A full-band backing track — drums, bass, and keys generated live rather than looped from a file — that starts the second you press play, so you can solo or strum without a song in front of you.
Jam is what you open when you want to play without a plan. There's no song to pick, no chords to read — just a groove, a key, and a band underneath you. It opens from Home's Just jam card rather than living in the tab bar, because it isn't somewhere you browse. It's something you drop into.
Jam opens already playing. There's no countdown, no "get ready" screen — press play and the band is there immediately.
A row of genre grooves sits above the drums: Rock, Blues, Jazz, Funk, Shuffle, and more, each one swapping the whole feel the moment you tap it. Below that, the drum pattern itself is editable — a live 16-step grid across kick, snare, and hi-hat. Tap a cell and it toggles on or off in real time, while the band keeps playing underneath your changes. The presets are a starting point, not a limit.

There's no count-in when you first open Jam, but there is one — optional — when you record. A count-in earns its keep when you need to land cleanly on beat one for a recording. It's just friction when you opened the app to noodle for five minutes between other things.
Pick a key and a mode — major or minor — and the band transposes to match. Next to it, a fretboard diagram draws the scale that goes with what's playing: the recommended scale for the key and mode you picked, plus a pentatonic alternative if you'd rather keep it simpler. You know what to solo with before you've played a note.
Open the band editor and you get a tabbed sheet with each part controlled on its own: mute the drums outright, choose the bass style and feel, pick a keys instrument and pattern. None of it's locked together — run bass and keys with the drums off, or strip it down to one instrument, however the moment calls for it.

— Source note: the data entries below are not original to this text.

## src/logic/ppc_isa_pkg.sv

```systemverilog
/*
 * Architectural definitions of the supported fixed-point subset: instruction
 * formats, primary and extended opcodes, register numbers and data words.
 */
package ppc_isa_pkg;

    typedef logic [0:31] word_t;
    typedef logic [0:4] reg_addr_t;

    typedef struct packed {
        logic [0:5]  opcd;
        reg_addr_t   rt;
        reg_addr_t   ra;
        logic [0:15] si;
    } d_form_t;

    typedef struct packed {
        logic [0:5] opcd;
        reg_addr_t  rt;
        reg_addr_t  ra;
        reg_addr_t  rb;
        logic [0:9] xo;
        logic       rc;
    } x_form_t;

    // Same word, read by format
    typedef union packed {
        d_form_t d_form;
        x_form_t x_form;
    } insn_t;

    localparam logic [0:5] OPCD_ADDI = 6'd14;
    localparam logic [0:5] OPCD_ANDI = 6'd28;
    localparam logic [0:5] OPCD_ORI  = 6'd24;
    localparam logic [0:5] OPCD_XORI = 6'd26;
    localparam logic [0:5] OPCD_X    = 6'd31;

    localparam logic [0:9] XO_ADD  = 10'd266;
    localparam logic [0:9] XO_SUBF = 10'd40;
    localparam logic [0:9] XO_NEG  = 10'd104;
    localparam logic [0:9] XO_AND  = 10'd28;
    localparam logic [0:9] XO_OR   = 10'd444;
    localparam logic [0:9] XO_XOR  = 10'd316;
    localparam logic [0:9] XO_NOR  = 10'd124;

endpackage

```

## src/logic/ppc_core_pkg.sv

```systemverilog
/*
 * Microarchitecture definitions shared by the core modules: result tags,
 * station sizing and the records passed between decode, dispatch and units.
 */
package ppc_core_pkg;

    localparam int TAG_WIDTH    = 3;
    localparam int RS_DEPTH     = 4;
    localparam int SLOT_WIDTH   = $clog2(RS_DEPTH);
    localparam int ADD_SUB_BASE = 0;
    localparam int LOGICAL_BASE = 4;

    typedef logic [0:TAG_WIDTH-1] tag_t;
    typedef logic [0:SLOT_WIDTH-1] slot_t;

    typedef enum logic [2:0] {ADD, SUBF, NEG, AND, OR, XOR, NOR} fx_op_t;
    typedef enum logic {ADD_SUB, LOGICAL} unit_sel_t;

    // Value when valid, otherwise the tag of the pending writer
    typedef struct packed {
        ppc_isa_pkg::word_t value;
        logic               valid;
        tag_t               tag;
    } operand_t;

    typedef struct packed {
        fx_op_t                 op;
        unit_sel_t              unit;
        ppc_isa_pkg::reg_addr_t rt;
        ppc_isa_pkg::reg_addr_t ra;
        ppc_isa_pkg::reg_addr_t rb;
        logic                   ra_zero;
        ppc_isa_pkg::word_t     imm;
        logic                   use_imm;
    } decoded_t;

    typedef struct packed {
        fx_op_t                 op;
        ppc_isa_pkg::reg_addr_t rt;
        operand_t               a;
        operand_t               b;
        tag_t                   tag;
    } rs_entry_t;

    typedef struct packed {
        tag_t                   tag;
        ppc_isa_pkg::reg_addr_t rt;
        ppc_isa_pkg::word_t     value;
    } result_t;

endpackage

```

## src/logic/instr_decode.sv

```systemverilog
`timescale 1ns/10ps

/*
 * Registered decode stage. Accepts instruction words over valid/ready and
 * presents the decoded operation to dispatch one cycle later.
 */
module instr_decode (
    input  logic clk,
    input  logic rst_n,

    input  logic instruction_valid,
    output logic instruction_ready,
    input  ppc_isa_pkg::word_t instruction,

    output logic decode_valid,
    input  logic decode_ready,
    output ppc_core_pkg::decoded_t decode
);
    import ppc_isa_pkg::*;
    import ppc_core_pkg::*;

    insn_t insn;
    decoded_t next_decode;
    logic supported;
    logic running;

    assign insn = instruction;
    // Held low until the first cycle after reset
    assign instruction_ready = running && (!decode_valid || decode_ready);

    always_comb begin
        next_decode = '0;
        supported = 1'b0;
        next_decode.rt = insn.d_form.rt;
        next_decode.ra = insn.d_form.ra;
        next_decode.rb = insn.x_form.rb;
        case (insn.d_form.opcd)
            OPCD_ADDI: begin
                supported = 1'b1;
                next_decode.op = ADD;
                next_decode.ra_zero = insn.d_form.ra == 5'd0;
                next_decode.imm = {{16{insn.d_form.si[0]}}, insn.d_form.si};
                next_decode.use_imm = 1'b1;
            end
            OPCD_ANDI, OPCD_ORI, OPCD_XORI: begin
                supported = 1'b1;
                if (insn.d_form.opcd == OPCD_ANDI)
                    next_decode.op = AND;
                else if (insn.d_form.opcd == OPCD_ORI)
                    next_decode.op = OR;
                else
                    next_decode.op = XOR;
                next_decode.unit = LOGICAL;
                // Logical forms write RA and read RS from the RT field
                next_decode.rt = insn.d_form.ra;
                next_decode.ra = insn.d_form.rt;
                next_decode.imm = {16'h0000, insn.d_form.si};
                next_decode.use_imm = 1'b1;
            end
            OPCD_X: begin
                supported = 1'b1;
                case (insn.x_form.xo)
                    XO_ADD:  next_decode.op = ADD;
                    XO_SUBF: next_decode.op = SUBF;
                    XO_NEG:  next_decode.op = NEG;
                    XO_AND:  next_decode.op = AND;
                    XO_OR:   next_decode.op = OR;
                    XO_XOR:  next_decode.op = XOR;
                    XO_NOR:  next_decode.op = NOR;
                    default: supported = 1'b0;
                endcase
                // neg has no second source, so operand B is a constant zero
                next_decode.use_imm = next_decode.op == NEG;
                if (next_decode.op inside {AND, OR, XOR, NOR}) begin
                    next_decode.unit = LOGICAL;
                    next_decode.rt = insn.x_form.ra;
                    next_decode.ra = insn.x_form.rt;
                end
            end
            default: supported = 1'b0;
        endcase
    end

    always_ff @(posedge clk) begin
        if (!rst_n) begin
            running      <= 1'b0;
            decode_valid <= 1'b0;
        end else begin
            running <= 1'b1;
            // Unsupported words are consumed without producing an operation
            if (instruction_ready)
                decode_valid <= instruction_valid && supported;
        end
    end

    always_ff @(posedge clk) begin
        if (instruction_ready && instruction_valid)
            decode <= next_decode;
    end

endmodule

```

One tap records the mic — your guitar plus whatever the backing is playing through the speaker — into a saved Jam Take. Turn on the optional 3-2-1 count-in first if you want a clean run-up instead of starting mid-thought. Takes are listed afterward, playable right there, and exportable or shareable like any recording in the app.

Separately from recording yourself, you can capture the backing track on its own — drums, bass, and keys, no mic involved — to a shareable audio file. Useful for practicing over the same backing outside the app, or handing a groove to someone else without your playing baked into it.
Once a groove, key, tempo, and band combination is worth keeping — including any edits you made to the drum pattern — save the whole thing as a named setup. Recall it later and you're back exactly where you left off, without rebuilding it from scratch.
Turn the device sideways and Jam switches to a wide, hands-free layout: a big BPM readout and the transport on the left, groove pills, the drum sequencer, and the key/scale diagram on the right. It's built for propping the phone or iPad on a music stand and playing without touching the screen — everything you'd need to glance at is sized to read from a few feet back.